→ **Your assignment**: Your answer should hold only the line containing "export SYNTH_HDL_FRONTEND = slang" and each line that follows it in the listing, copied exactly.

→ **Data records**:
┄┄┄┄┄┄
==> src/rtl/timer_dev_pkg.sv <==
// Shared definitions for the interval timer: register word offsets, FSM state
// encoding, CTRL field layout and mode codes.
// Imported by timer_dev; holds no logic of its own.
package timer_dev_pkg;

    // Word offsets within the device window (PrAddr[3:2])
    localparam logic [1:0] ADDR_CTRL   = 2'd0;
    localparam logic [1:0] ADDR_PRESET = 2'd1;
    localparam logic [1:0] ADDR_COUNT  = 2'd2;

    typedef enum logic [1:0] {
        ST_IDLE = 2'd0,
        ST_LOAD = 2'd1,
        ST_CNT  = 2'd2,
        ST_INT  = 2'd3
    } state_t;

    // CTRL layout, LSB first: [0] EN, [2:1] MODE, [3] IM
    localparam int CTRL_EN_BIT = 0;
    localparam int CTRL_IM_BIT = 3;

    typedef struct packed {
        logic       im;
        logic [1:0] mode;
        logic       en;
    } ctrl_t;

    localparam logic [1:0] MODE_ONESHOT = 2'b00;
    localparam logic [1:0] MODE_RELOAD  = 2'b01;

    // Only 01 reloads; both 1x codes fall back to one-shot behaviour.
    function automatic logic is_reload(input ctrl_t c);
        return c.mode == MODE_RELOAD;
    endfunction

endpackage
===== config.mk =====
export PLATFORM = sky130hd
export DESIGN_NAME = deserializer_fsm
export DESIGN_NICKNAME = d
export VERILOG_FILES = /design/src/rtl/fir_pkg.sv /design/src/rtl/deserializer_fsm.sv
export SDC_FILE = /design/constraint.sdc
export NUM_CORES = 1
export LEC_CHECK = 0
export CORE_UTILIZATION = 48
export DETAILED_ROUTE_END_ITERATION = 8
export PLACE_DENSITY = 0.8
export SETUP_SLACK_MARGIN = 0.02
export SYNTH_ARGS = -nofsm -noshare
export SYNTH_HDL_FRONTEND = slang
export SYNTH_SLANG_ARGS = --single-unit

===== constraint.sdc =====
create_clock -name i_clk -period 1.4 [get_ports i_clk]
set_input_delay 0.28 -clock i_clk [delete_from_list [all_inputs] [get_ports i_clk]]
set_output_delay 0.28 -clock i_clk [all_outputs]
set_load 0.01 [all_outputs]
┄┄┄┄┄┄
→ **Answer to this exercise**:
export SYNTH_HDL_FRONTEND = slang
export SYNTH_SLANG_ARGS = --single-unit

===== constraint.sdc =====
create_clock -name i_clk -period 1.4 [get_ports i_clk]
set_input_delay 0.28 -clock i_clk [delete_from_list [all_inputs] [get_ports i_clk]]
set_output_delay 0.28 -clock i_clk [all_outputs]
set_load 0.01 [all_outputs]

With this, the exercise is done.